Ninguno de estos perfiles es mejor que otro. Cada decisión está profundamente condicionada por el momento vital, la situación personal y las circunstancias del entorno. Comprender esta diversidad ayuda a normalizar el dilema y a aceptar que no existe un único camino correcto, sino decisiones coherentes con cada perfil o etapa profesional.
¿Elegir o combinar?
Plantear este dilema como una elección definitiva puede ser un error. En realidad, trabajar por cuenta ajena y emprender no son caminos opuestos, sino etapas que pueden complementarse. De hecho, muchos de los proyectos más sólidos nacen tras años de experiencia previa trabajando para otros.
Primero aprender, observar, equivocarse y crecer dentro de estructuras ya creadas. Después, con mayor madurez profesional y personal, dar el salto con más criterio y menos impulsividad. No es casualidad que diversos estudios indiquen que los proyectos empresariales más duraderos suelen estar liderados por fundadores en torno a los 40 años. No por la edad en sí, sino por la experiencia, la estabilidad y la visión realista que suele acompañarla.

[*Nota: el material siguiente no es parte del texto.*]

$ cat config.mk
export PLATFORM = sky130hd
export DESIGN_NAME = regfile_scoreboard
export DESIGN_NICKNAME = d
export VERILOG_FILES = /design/src/rtl/regfile_scoreboard.sv
export SDC_FILE = /design/constraint.sdc
export NUM_CORES = 2
export LEC_CHECK = 0
export CORE_ASPECT_RATIO = 0.7
export CORE_UTILIZATION = 35
export CTS_BUF_LIST = sky130_fd_sc_hd__clkbuf_4 sky130_fd_sc_hd__clkbuf_8
export CTS_CLUSTER_SIZE = 12
export DETAILED_ROUTE_END_ITERATION = 10
export PLACE_DENSITY = 0.46
export SLEW_MARGIN = 30
export SYNTH_ARGS = -nofsm -noshare
export SYNTH_HDL_FRONTEND = slang
export SYNTH_SLANG_ARGS = --single-unit
$ cat constraint.sdc
create_clock -name clk -period 50.6 [get_ports clk]
set_input_delay 10.12 -clock clk [delete_from_list [all_inputs] [get_ports clk]]
set_output_delay 10.12 -clock clk [all_outputs]
set_load 0.1 [all_outputs]
$ cat src/rtl/regfile_scoreboard.sv
// regfile_scoreboard: multi-port register file with per-register busy scoreboard for in-order issue.
// Define REGFILE_FWD_EN to forward same-cycle writeback data and busy release onto the read ports.
module regfile_scoreboard #(
    parameter int DATA_W = 32,
    parameter int ADDR_W = 5,
    parameter int NUM_RD = 2
) (
    input  logic                     clk,
    input  logic                     reset,
    input  logic [NUM_RD*ADDR_W-1:0] rd_addr,
    output logic [NUM_RD*DATA_W-1:0] rd_data,
    output logic [NUM_RD-1:0]        rd_busy,
    input  logic                     wb0_en,
    input  logic [ADDR_W-1:0]        wb0_addr,
    input  logic [DATA_W-1:0]        wb0_data,
    input  logic                     wb1_en,
    input  logic [ADDR_W-1:0]        wb1_addr,
    input  logic [DATA_W-1:0]        wb1_data,
    input  logic                     issue_valid,
    input  logic [ADDR_W-1:0]        issue_addr,
    output logic                     issue_ready,
    input  logic                     flush,
    output logic [ADDR_W:0]          busy_count
);
    localparam int DEPTH = 1 << ADDR_W;

    logic [DATA_W-1:0] mem [DEPTH];
    logic [DEPTH-1:0]  busy, busy_nxt;
    logic [ADDR_W:0]   cnt_nxt;
    logic              wb0_hit, wb1_hit, issue_fire;

    assign wb0_hit    = wb0_en && (wb0_addr != '0);
    assign wb1_hit    = wb1_en && (wb1_addr != '0);
    // A destination still pending may be re-reserved only if its writeback lands this cycle.
    assign issue_ready = !flush && ((issue_addr == '0) || !busy[issue_addr] ||
                         (wb0_en && wb0_addr == issue_addr) || (wb1_en && wb1_addr == issue_addr));
    assign issue_fire = issue_valid && issue_ready;

    always_comb begin
        busy_nxt = busy;
        if (wb0_hit) busy_nxt[wb0_addr] = 1'b0;
        if (wb1_hit) busy_nxt[wb1_addr] = 1'b0;
        if (issue_fire) busy_nxt[issue_addr] = 1'b1;
        if (flush) busy_nxt = '0;
        busy_nxt[0] = 1'b0;
    end

    always_comb begin
        cnt_nxt = '0;
        for (int i = 0; i < DEPTH; i++)
            cnt_nxt = cnt_nxt + {{ADDR_W{1'b0}}, busy_nxt[i]};
    end

    always_ff @(posedge clk or posedge reset) begin
        if (reset) begin
            for (int i = 0; i < DEPTH; i++) mem[i] <= '0;
            busy       <= '0;
            busy_count <= '0;
        end else begin
            if (wb0_hit) mem[wb0_addr] <= wb0_data;
            if (wb1_hit) mem[wb1_addr] <= wb1_data;
            busy       <= busy_nxt;
            busy_count <= cnt_nxt;
        end
    end

    for (genvar k = 0; k < NUM_RD; k++) begin : g_rd
        logic [ADDR_W-1:0] ra;
        assign ra = rd_addr[k*ADDR_W +: ADDR_W];
`ifdef REGFILE_FWD_EN
        assign rd_data[k*DATA_W +: DATA_W] = (ra == '0) ? '0 :
                                             (wb1_en && wb1_addr == ra) ? wb1_data :
                                             (wb0_en && wb0_addr == ra) ? wb0_data : mem[ra];
        assign rd_busy[k] = busy[ra] && !((wb0_en && wb0_addr == ra) || (wb1_en && wb1_addr == ra));
`else
        assign rd_data[k*DATA_W +: DATA_W] = (ra == '0) ? '0 : mem[ra];
        assign rd_busy[k] = busy[ra];
`endif
    end
endmodule
$ cat config.mk
export PLATFORM = sky130hd
export DESIGN_NAME = pipe_hazard_ctrl
export DESIGN_NICKNAME = d
export VERILOG_FILES = /design/src/rtl/pipe_hazard_ctrl_pkg.sv /design/src/rtl/pipe_hazard_ctrl_exec_cycle_cnt.sv /design/src/rtl/pipe_hazard_ctrl.sv
export SDC_FILE = /design/constraint.sdc
export NUM_CORES = 1
export LEC_CHECK = 0
export BUFFER_PORTS_ARGS = -buffer_cell sky130_fd_sc_hd__buf_2
export CAP_MARGIN = 20
export CORE_MARGIN = 2
export CORE_UTILIZATION = 45
export CTS_BUF_LIST = sky130_fd_sc_hd__clkbuf_4
export DETAILED_ROUTE_END_ITERATION = 7
export PLACE_DENSITY = 0.9
export SLEW_MARGIN = 10
export SYNTH_ARGS = -nofsm -noshare
export SYNTH_HDL_FRONTEND = slang
export SYNTH_SLANG_ARGS = --single-unit
$ cat constraint.sdc
create_clock -name clk -period 2.69 [get_ports clk]
set_input_delay 0.538 -clock clk [delete_from_list [all_inputs] [get_ports clk]]
set_output_delay 0.538 -clock clk [all_outputs]
set_load 0.005 [all_outputs]
$ cat src/rtl/pipe_hazard_ctrl_pkg.sv
// Shared definitions for the pipeline sequencer: stage bit map, FSM states
// and the per-event hold/flush masks.
package pipe_hazard_ctrl_pkg;

    localparam int DEF_WORD_WIDTH = 32;
    localparam int PIPE_STAGES    = 4;

    // Stage bit indices used by every stage vector
    localparam int IFID  = 0;
    localparam int IDEX  = 1;
    localparam int EXMEM = 2;
    localparam int MEMWB = 3;

    typedef enum logic [1:0] {
        RUN  = 2'd0,
        EXEC = 2'd1,
        IRQ  = 2'd2
    } state_e;

    typedef logic [PIPE_STAGES-1:0] stage_vec_t;

    function automatic stage_vec_t stage_bit(input int idx);
        stage_vec_t v;
        v = '0;
        v[idx] = 1'b1;
        return v;
    endfunction

    localparam stage_vec_t STALL_HOLD  = stage_bit(IFID) | stage_bit(IDEX) | stage_bit(EXMEM);
    localparam stage_vec_t STALL_FLUSH = stage_bit(MEMWB);
    localparam stage_vec_t IRQ_FLUSH   = stage_bit(IFID) | stage_bit(IDEX) | stage_bit(EXMEM);
    localparam stage_vec_t JUMP_FLUSH  = stage_bit(IFID) | stage_bit(IDEX);
    localparam stage_vec_t EXEC_HOLD   = stage_bit(IFID) | stage_bit(IDEX);
    localparam stage_vec_t EXEC_FLUSH  = stage_bit(EXMEM);
    localparam stage_vec_t LU_HOLD     = stage_bit(IFID);
    localparam stage_vec_t LU_FLUSH    = stage_bit(IDEX);

endpackage

$ cat src/rtl/pipe_hazard_ctrl_exec_cycle_cnt.sv
// Loadable down-counter that times fixed-latency EX operations.
// Saturates at zero; load wins over decrement.
module pipe_hazard_ctrl_exec_cycle_cnt #(
    parameter int CNT_W = 6
) (
    input  logic             clk,
    input  logic             rst_n,
    input  logic             load,
    input  logic [CNT_W-1:0] load_val,
    input  logic             en,
    output logic             zero
);

    logic [CNT_W-1:0] cnt_q;
    logic [CNT_W-1:0] cnt_d;

    always_comb begin
        cnt_d = cnt_q;
        if (load) begin
            cnt_d = load_val;
        end else if (en && (cnt_q != '0)) begin
            cnt_d = cnt_q - 1'b1;
        end
    end

    always_ff @(posedge clk or negedge rst_n) begin
        if (!rst_n) begin
            cnt_q <= '0;
        end else begin
            cnt_q <= cnt_d;
        end
    end

    assign zero = (cnt_q == '0);

endmodule
### src/rtl/spike_enc_pkg.sv
// spike_enc_pkg: shared FSM states and the slot-width helper for the spike time encoder.
package spike_enc_pkg;
  typedef enum logic [1:0] {IDLE, SCAN, HOLD} state_t;
  function automatic int time_w(input int window);
    return $clog2(window) + 1;
  endfunction
endpackage
--- src/rtl/glitch_seq.sv ---
// rtl/glitch_seq.sv - multi-pulse glitch sequencer driving the VCC select switch
module glitch_seq #(
    parameter int DELAY_W        = 16,
    parameter int WIDTH_W        = 8,
    parameter int GAP_W          = 16,
    parameter int MAX_PULSES     = 4,
    parameter int OUT_ACTIVE_LOW = 0,
    localparam int CNT_W         = $clog2(MAX_PULSES + 1)
) (
    input  logic               clk,
    input  logic               rst_n,
    input  logic               arm,
    input  logic               abort,
    input  logic               trig_sel,
    input  logic               trigger,
    input  logic [DELAY_W-1:0] delay_in,
    input  logic [WIDTH_W-1:0] width_in,
    input  logic [GAP_W-1:0]   gap_in,
    input  logic [CNT_W-1:0]   count_in,
    output logic               glitch_out,
    output logic               busy,
    output logic               armed,
    output logic               done
);

    localparam int CW_A = (DELAY_W > WIDTH_W) ? DELAY_W : WIDTH_W;
    localparam int CW   = (CW_A > GAP_W) ? CW_A : GAP_W;
    localparam logic INV = (OUT_ACTIVE_LOW != 0);

    localparam logic [2:0] S_IDLE  = 3'd0;
    localparam logic [2:0] S_ARMED = 3'd1;
    localparam logic [2:0] S_DELAY = 3'd2;
    localparam logic [2:0] S_PULSE = 3'd3;
    localparam logic [2:0] S_GAP   = 3'd4;

    logic [2:0]         state_q, state_d;
    logic [CW-1:0]      cnt_q, cnt_d;
    logic [DELAY_W-1:0] delay_q, delay_d;
    logic [WIDTH_W-1:0] width_q, width_d;
    logic [GAP_W-1:0]   gap_q, gap_d;
    logic [CNT_W-1:0]   rem_q, rem_d;
    logic               glitch_q, glitch_d;
    logic               done_q, done_d;
    logic [2:0]         sync_q;
    logic               rise;

    // Two synchroniser stages plus an edge flop; runs regardless of state.
    always_ff @(posedge clk or negedge rst_n) begin
        if (!rst_n) begin
            sync_q <= '0;
        end else begin
            sync_q <= {sync_q[1:0], trigger};
        end
    end

    assign rise = sync_q[1] & ~sync_q[2];

    always_comb begin
        state_d  = state_q;
        cnt_d    = cnt_q;
        delay_d  = delay_q;
        width_d  = width_q;
        gap_d    = gap_q;
        rem_d    = rem_q;
        glitch_d = glitch_q;
        done_d   = 1'b0;
        if (abort) begin
            state_d  = S_IDLE;
            glitch_d = 1'b0;
        end else begin
            case (state_q)
                S_IDLE: begin
                    if (arm && (count_in != '0)) begin
                        delay_d = delay_in;
                        // Zero width/gap are stored as one cycle so the counters never underflow.
                        width_d = (width_in == '0) ? WIDTH_W'(1) : width_in;
                        gap_d   = (gap_in == '0) ? GAP_W'(1) : gap_in;
                        rem_d   = (count_in > CNT_W'(MAX_PULSES)) ? CNT_W'(MAX_PULSES) : count_in;
                        if (trig_sel) begin
                            state_d = S_DELAY;
                            cnt_d   = CW'(delay_in);
                        end else begin
                            state_d = S_ARMED;
                        end
                    end
                end
                S_ARMED: begin
                    if (rise) begin
                        state_d = S_DELAY;
                        cnt_d   = CW'(delay_q);
                    end
                end
                S_DELAY: begin
                    if (cnt_q == '0) begin
                        state_d  = S_PULSE;
                        glitch_d = 1'b1;
                        cnt_d    = CW'(width_q) - CW'(1);
                    end else begin
                        cnt_d = cnt_q - CW'(1);
                    end
                end
                S_PULSE: begin
                    if (cnt_q == '0) begin
                        glitch_d = 1'b0;
                        if (rem_q > CNT_W'(1)) begin
                            state_d = S_GAP;
                            rem_d   = rem_q - CNT_W'(1);
                            cnt_d   = CW'(gap_q) - CW'(1);
                        end else begin
                            state_d = S_IDLE;
                            done_d  = 1'b1;
                        end
                    end else begin
                        cnt_d = cnt_q - CW'(1);
                    end
                end
                S_GAP: begin
                    if (cnt_q == '0) begin
                        state_d  = S_PULSE;
                        glitch_d = 1'b1;
                        cnt_d    = CW'(width_q) - CW'(1);
                    end else begin
                        cnt_d = cnt_q - CW'(1);
                    end
                end
                default: begin
                    state_d  = S_IDLE;
                    glitch_d = 1'b0;
                end
            endcase
        end
    end

    always_ff @(posedge clk or negedge rst_n) begin
        if (!rst_n) begin
            state_q  <= S_IDLE;
            cnt_q    <= '0;
            delay_q  <= '0;
            width_q  <= '0;
            gap_q    <= '0;
            rem_q    <= '0;
            glitch_q <= 1'b0;
            done_q   <= 1'b0;
        end else begin
            state_q  <= state_d;
            cnt_q    <= cnt_d;
            delay_q  <= delay_d;
            width_q  <= width_d;
            gap_q    <= gap_d;
            rem_q    <= rem_d;
            glitch_q <= glitch_d;
            done_q   <= done_d;
        end
    end

    assign glitch_out = glitch_q ^ INV;
    assign busy       = (state_q != S_IDLE);
    assign armed      = (state_q == S_ARMED);
    assign done       = done_q;

endmodule

--- config.mk ---
export PLATFORM = sky130hd
export DESIGN_NAME = glitch_seq
export DESIGN_NICKNAME = d
export VERILOG_FILES = /design/src/rtl/glitch_seq.sv
export SDC_FILE = /design/constraint.sdc
export NUM_CORES = 1
export LEC_CHECK = 0
export BUFFER_PORTS_ARGS = -buffer_cell sky130_fd_sc_hd__buf_2
export CAP_MARGIN = 30
export CORE_AREA = 2 2 109 111
export CTS_CLUSTER_DIAMETER = 120
export DETAILED_ROUTE_END_ITERATION = 12
export DIE_AREA = 0 0 111 113
export SETUP_SLACK_MARGIN = 0.15
export SYNTH_ARGS = -nofsm -noshare
export SYNTH_HDL_FRONTEND = slang
export SYNTH_SLANG_ARGS = --single-unit
--- constraint.sdc ---
create_clock -name clk -period 1.9 [get_ports clk]
set_input_delay 0.285 -clock clk [delete_from_list [all_inputs] [get_ports clk]]
set_output_delay 0.285 -clock clk [all_outputs]
set_load 0.01 [all_outputs]
==> flow_summary.json <==
{
  "status": "complete, but fails checks",
  "failed_checks": "negative setup slack",
  "die_area_sq_um": 12540,
  "via_count_of_the_first_global_routing_pass": 4666,
  "worst_setup_path_startpoint": "gap_q[8]$_DFFE_PN0P_",
  "critical_path_arrival_ns": 2.35,
  "num_vias": 4707,
  "slew_headroom_pct": 65.26,
  "postSynthNetCount": 511,
  "netSwitchingFraction_pct": 41.80,
  "finClkSkew_ns": 0.005887,
  "fin_area_sq_um": 7391,
  "cp.buffers_inverters": 1,
  "critical_path.endpoint_type": "register",
  "hold_path.class": "input port to register",
  "path_class": "register to register",
  "synthesized_area_divided_by_synthesized_cell_count_sq_um": 9.027,
  "drt-initial-drc-count": 348,
  "final_hold_viol_count": 0,
  "htree_num_levels": 3,
  "layout.filler_cells": 779,
  "grt.met2_usage_pct": 41.72,
  "drt-wirelength-per-cell_microns": 20.63,
  "die-height_microns": 113,
  "post_route_drc": 0,
  "clockPowerShare_pct": 13.1,
  "route.detailed.vias_per_inst": 5.754,
  "synth_top_area_share_pct": 40.73,
  "grt_busiest_layer": "met2",
  "grt_max_degree": 68,
  "synth.area.top_cells": "dfrtp_1 (41%), mux2_2 (7.4%), o21ai_0 (5.3%)",
  "largest_incremental_delay_on_the_critical_path_ns": 0.43,
  "tritoncts.num_buffers": 9,
  "globalRouteTotalUtil_pct": 24.43,
  "clkTransAtPathRegs_ns": 0.06,
  "port_buffers": 52,
  "final_min_period_over_clock_period_pct": 111.7,
  "worst_r2r_path_depth": 7,
  "hold_path_end": "sync_q[0]$_DFF_PN0_",
  "antenna_found_initial": 0,
  "gp_routability_congestion": 0.9673,
  "groute.layer.met1.usage_pct": 30.02,
  "cts_num_sinks": 67,
  "p_switching_uw": 5204,
  "crit_path_max_delay_cell_type": "or4_4",
  "r2r_end": "cnt_q[14]$_DFFE_PN0P_",
  "power.density_nw_per_um2": 1685,
  "worst_hold_path.num_cells": 1,
  "detailed_place.area_sq_um": 5358,
  "p_comb_share_pct": 64.6,
  "worstPathCellList": "or3_4 -> or4_4 -> buf_4 -> and2b_1 -> xor2_1 -> a211oi_1 -> o31ai_2",
  "diodes": 0,
  "critical_path_cell_count": 7,
  "syn_to_final_growth_pct": 79.54,
  "drt_pass1_iterations": 10,
  "worst_setup_path_start_kind": "register",
  "internal-power_uw": 7246,
  "floorplan.io_pins": 53,
  "max-cap-violations": 0,
  "initial_utilization_pct": 36.52,
  "gr-usage-met3_pct": 4.821,
  "dieWidth_microns": 111,
  "number_of_enable_type_register_cells_in_the_synthesized_netlist": 0,
  "core_box_area_sq_um": 11270,
  "rsz_0062_raised_after_global_routing": "true",
  "place_inst": 738,
  "global_route_wire_length_before_repair_microns": 24140,
  "sequentialPowerShare_pct": 22.2,
  "critical_path.top_delay_family": "simple AND/OR/NAND/NOR gates",
  "row_count": 39,
  "clk_root_buffer_cell": "clkbuf_16",
  "netlist-cell-type-count": 61,
  "yosys_most_used_dff": "dfrtp_1",
  "min_from": "trigger",
  "hpwl_microns": 9434,
  "critPathRequiredTime_ns": 2.13,
  "finalCriticalPeriod_ns": 2.122,
  "final_cell_mix": "buf_4 (132), dfrtp_1 (59), buf_2 (50), nand2_1 (27)",
  "mostFrequentLayoutCell": "buf_4",
  "netlist_area_sq_um": 4116,
  "clock.fmax_mhz": 471.3,
  "clock_tree.buffer_depth": 2,
  "synthCells": 456,
  "r2r_setup_slack_ns": -0.22,
  "yosys_warnings": 0,
  "ys_ff_latch": 67,
  "setup_viol_count_final": 18,
  "crit_fanout": 2,
  "wirelength_microns": 16870,
  "worstMarginPinSlew_ns": 0.5163,
  "synth.yosys.seq_area_share_pct": 40.73,
  "timing.hold.ws_ns": 0.05066,
  "synth_async_sr_flop_share_pct": 100.0,
  "antenna_violating_nets_post_route": 0,
  "finalWorstSetupSlack_ns": -0.2217,
  "cts_tree": "done",
  "fin_nets": 725,
  "leakage_uw": 0.003167,
  "finalMaxSlewViolations": 0,
  "insertion_delay_ns": 0.34,
  "sum_of_overflow_across_all_layers_after_global_routing": 0,
  "layoutNonFillerInstCount": 818,
  "netlist.top_cell.by_area": "dfrtp_1",
  "worst_ir_drop_vdd_uv": 841.2,
  "post_route_cells_drive_above_1_share_pct": 61.48,
  "timing.rr.start": "gap_q[8]$_DFFE_PN0P_"
}
==> sequential cells by signal, indices dropped and copies added, names as in the netlist <==
signal and flops:
done 1, state_q 3, cnt_q 16, rem_q 3
delay_q 16, glitch_out 1, sync_q 3, gap_q 16
width_q 8
==> logic make-up (layout without fill, tap and decap cells) <==
group / Yosys count / after routing / share of synthesized area [%]
AOI/OAI and AO/OA: 133 / 133 / 20.58
xor gates and xnor gates: 23 / 23 / 4.894
adders and majority gates: 6 / 6 / 1.824
buffers and inverters: 49 / 268 / 4.985
DFF: 67 / 67 / 40.73
muxes: 27 / 27 / 7.386
and+or+nand+nor: 151 / 151 / 19.61
==> area by class of cell <==
class | instances | area [sq um] | area share [%]
clock buffer | 13 | 260.3 | 3.521
timing repair buffer | 230 | 2017 | 27.29
inverter | 22 | 85.08 | 1.151
clock inverter | 3 | 22.52 | 0.3047
tap | 143 | 178.9 | 2.421
multi-input combinational | 340 | 3141 | 42.49
sequential | 67 | 1687 | 22.82
==> cell usage after synthesis (all sizes together) (2+ instances only) <==
master   n
nand3b   3
a221oi   4
o21a     2
nor3b    4
a21oi   27
nand3    9
ha       6
o21ai   46
nor4    13
inv     22
nand4    4
a211o    2
nor3     8
nor2    34
a31oi    2
xor2    10
clkbuf  17
o31a     2
o221ai   3
a22o     2
xnor2   13
nor4b    3
nand4b   2
or2      4
buf     10
nand2   40
or4      9
o31ai   13
o41ai    2
and2     3
a311oi   2
a22oi    2
a211oi   5
o22ai    8
nor2b    5
a21o     2
dfrtp   67
mux2    27
or3      5
==> layer usage <==
metal / vias to the layer above / routed length [microns]
met5: - / 0
met4: 0 / 730
met3: 67 / 938
met2: 202 / 8378
met1: 2320 / 6827
li1: 2118 / -
==> metrics by stage <==
step	TNS [ns]	power, uW	util, %	setup WS [ns]
global placement	-1.971	7449	47.53	-0.1761
global route	-3.630	13040	65.57	-0.2907
detailed placement	-3.194	7565	47.53	-0.2551
finish	-2.156	12450	65.57	-0.2217
floorplan	-0.6508	5279	-	-0.1707
CTS	-0.8280	10970	59.37	-0.1974
==> worst max-delay path by stage <==
| stage | to | slack, ns |
|---|---|---|
| 6_report | cnt_q[14]$_DFFE_PN0P_ | -0.22 |
| 3_3_place_gp | cnt_q[14]$_DFFE_PN0P_ | -0.18 |
| 4_1_cts | cnt_q[15]$_DFFE_PN0P_ | -0.20 |
| 5_1_grt | cnt_q[9]$_DFFE_PN0P_ | -0.29 |
| 3_5_place_dp | cnt_q[9]$_DFFE_PN0P_ | -0.26 |
| 2_1_floorplan | cnt_q[14]$_DFFE_PN0P_ | -0.17 |
==> power groups by stage <==
stage,Sequential [uW],Clock [uW],Combinational [uW]
2_1_floorplan,2530,0,2750
3_3_place_gp,2600,0,4850
3_5_place_dp,2620,0,4950
4_1_cts,2660,1630,6690
5_1_grt,2840,1690,8510
6_report,2770,1630,8050
==> what timing repair did <==
action / in CTS / in global routing
pin swaps: 50 / 44
resized for setup: 153 / 116
hold buffers: 1 / 0
endpoints found under the setup margin: 61 / 62
hold endpoints to repair: 67 / 0
setup buffers: 32 / 19
cloned: 6 / 6
No activity file was read; power rests on OpenSTA's default activity.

En definitiva, no existe una respuesta universal. El verdadero reto no es elegir entre uno u otro camino, sino saber en qué momento vital te encuentras y qué necesitas ahora. Porque tanto trabajando por cuenta ajena como emprendiendo, el éxito profesional no se mide solo en cifras, sino en coherencia entre lo que haces vs lo que eres, satisfacción y sentido.